Me levanté y le agradecí al mayor la información que me había dado.
– ¿Ya se va? Si tiene un minuto, quizá le interese ver mi colección. No tengo nada del otro mundo, nada especial por ahí escondido. Lo que se dice ejemplares raros, aquí no encontrará ninguno.
Y con su pipa me señaló la página por la que estaba abierto el álbum.
– Honduras, última emisión.
Unos minutos más tarde llamaba a la puerta del señor Albachary.
Un muchacho en mangas de camisa, pelirrojo y alto como un pino, me abrió y me hizo pasar.
No, el señor no estaba en casa. ¿Qué cuándo volvería? Era difícil de decir. Quizá no vendría hasta entrada la noche.
Me quedé indeciso. No sabía si esperar o no a que llegara. A través de una puerta entreabierta oí el ruido de unos pasos y un carraspeo impaciente.
– Es una visita que también está esperando -me aclaró el muchacho-. Ya hace media hora que está aquí.
Mi mirada se dirigió a la percha, de la que colgaba un raglán y un sombrero de terciopelo verde gris; contra la pared se apoyaba un bastón con el pomo de marfil y lacado todo de negro. ¡Diablos! Yo conocía aquellas prendas. ¡Un conocido aquí, en esta casa! ¡Lo que me faltaba! Mejor irse, me dije, antes de que se le ocurra a quien quiera que sea asomar la cabeza y mirar a ver quién ha llegado.
Le dije al chico que ya volvería en otra ocasión, quizá mañana a la misma hora, y me apresuré a salir de allí.
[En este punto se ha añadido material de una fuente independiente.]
<file path="src/rtl/hbc_pkg.sv">
package hbc_pkg;
  typedef enum logic [1:0] {
    HS_RUN     = 2'd0,
    HS_EXT     = 2'd1,
    HS_BPT_ARM = 2'd2,
    HS_BPT_LOW = 2'd3
  } hold_state_t;
endpackage

</file>
<file path="src/rtl/hbc_edge.sv">
module hbc_edge (
  input  logic clk,
  input  logic rst_n,
  input  logic req_n,
  output logic fall,
  output logic rise
);
  logic prev_q;

  always_ff @(posedge clk) begin
    if (!rst_n) prev_q <= 1'b1;
    else        prev_q <= req_n;
  end

  assign fall = prev_q & ~req_n;
  assign rise = ~prev_q & req_n;
endmodule

</file>
<file path="src/rtl/hbc_fsm.sv">
module hbc_fsm
  import hbc_pkg::*;
(
  input  logic        clk,
  input  logic        rst_n,
  input  logic        req_n,
  input  logic        fall,
  input  logic        rise,
  input  logic        instr_done,
  input  logic        bpt_hit,
  input  logic        console_ok,
  output hold_state_t state_q
);
  hold_state_t state_d;

  always_comb begin
    state_d = state_q;
    case (state_q)
      HS_RUN: begin
        if (bpt_hit && console_ok)       state_d = HS_BPT_ARM;
        else if (!req_n && instr_done)   state_d = HS_EXT;
      end
      HS_EXT:     if (req_n) state_d = HS_RUN;
      HS_BPT_ARM: if (fall)  state_d = HS_BPT_LOW;
      HS_BPT_LOW: if (rise)  state_d = HS_RUN;
      default:               state_d = HS_RUN;
    endcase
  end

  always_ff @(posedge clk) begin
    if (!rst_n) state_q <= HS_RUN;
    else        state_q <= state_d;
  end

  AST_RUN_WAITS_BOUNDARY: assert property (@(posedge clk) disable iff (!rst_n)
    (state_q == HS_RUN && !instr_done && !bpt_hit) |=> state_q == HS_RUN);
  AST_EXT_ENTRY: assert property (@(posedge clk) disable iff (!rst_n)
    (state_q == HS_RUN && !req_n && instr_done && !(bpt_hit && console_ok)) |=> state_q == HS_EXT);
  AST_EXT_EXIT: assert property (@(posedge clk) disable iff (!rst_n)
    (state_q == HS_EXT && req_n) |=> state_q == HS_RUN);
  AST_BPT_ENTRY: assert property (@(posedge clk) disable iff (!rst_n)
    (state_q == HS_RUN && bpt_hit && console_ok) |=> state_q == HS_BPT_ARM);
  AST_NOCONSOLE_NOP: assert property (@(posedge clk) disable iff (!rst_n)
    (state_q == HS_RUN && bpt_hit && !console_ok && !(instr_done && !req_n)) |=> state_q == HS_RUN);
  AST_BPT_NEEDS_FALL: assert property (@(posedge clk) disable iff (!rst_n)
    (state_q == HS_BPT_ARM) |=> state_q != HS_RUN);
endmodule

</file>
<file path="src/rtl/hbc_drive.sv">
module hbc_drive
  import hbc_pkg::*;
#(
  parameter int BUS_GROUPS = 4
) (
  input  hold_state_t           state_q,
  output logic                  hold_ack_n,
  output logic                  cpu_suspend,
  output logic [BUS_GROUPS-1:0] bus_hiz
);
  logic held;
  assign held        = (state_q != HS_RUN);
  assign hold_ack_n  = ~held;
  assign cpu_suspend = held;

  for (genvar g = 0; g < BUS_GROUPS; g++) begin : g_grp
    assign bus_hiz[g] = held;
  end
endmodule

</file>
<file path="src/rtl/hold_bpt_ctrl.sv">
module hold_bpt_ctrl
  import hbc_pkg::*;
#(
  parameter int BUS_GROUPS = 4
) (
  input  logic                  clk,
  input  logic                  rst_n,
  input  logic                  hold_req_n,
  input  logic                  instr_done,
  input  logic                  bpt_hit,
  input  logic                  console_n,
  output logic                  hold_ack_n,
  output logic                  cpu_suspend,
  output logic [BUS_GROUPS-1:0] bus_hiz
);
  localparam logic [BUS_GROUPS-1:0] ALL_HIZ = {BUS_GROUPS{1'b1}};

  logic        fall, rise;
  hold_state_t state_q;

  hbc_edge u_edge (
    .clk   (clk),
    .rst_n (rst_n),
    .req_n (hold_req_n),
    .fall  (fall),
    .rise  (rise)
  );

  hbc_fsm u_fsm (
    .clk        (clk),
    .rst_n      (rst_n),
    .req_n      (hold_req_n),
    .fall       (fall),
    .rise       (rise),
    .instr_done (instr_done),
    .bpt_hit    (bpt_hit),
    .console_ok (~console_n),
    .state_q    (state_q)
  );

  hbc_drive #(.BUS_GROUPS(BUS_GROUPS)) u_drive (
    .state_q     (state_q),
    .hold_ack_n  (hold_ack_n),
    .cpu_suspend (cpu_suspend),
    .bus_hiz     (bus_hiz)
  );

  AST_IDLE_AFTER_RESET: assert property (@(posedge clk)
    !rst_n |=> (hold_ack_n && !cpu_suspend));
  AST_ACK_FLOATS_BUS: assert property (@(posedge clk) disable iff (!rst_n)
    !hold_ack_n |-> (bus_hiz == ALL_HIZ && cpu_suspend));
  AST_BPT_REQ_HIGH_KEEPS: assert property (@(posedge clk) disable iff (!rst_n)
    (state_q == HS_BPT_ARM && hold_req_n) |=> !hold_ack_n);
endmodule

</file>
Una vez en la calle recordé de donde conocía yo aquel bastón y aquel abrigo, y me quedé clavado de asombro. ¡Es increíble! No, no puede ser, debo de estar en un error, no puede ser que se me haya adelantado. ¿Cómo habrá llegado hasta aquí? Y sin embargo no había duda de ello: el hombre cuyo abrigo colgaba en la antesala del domicilio del viejo usurero sefardí era Solgrub.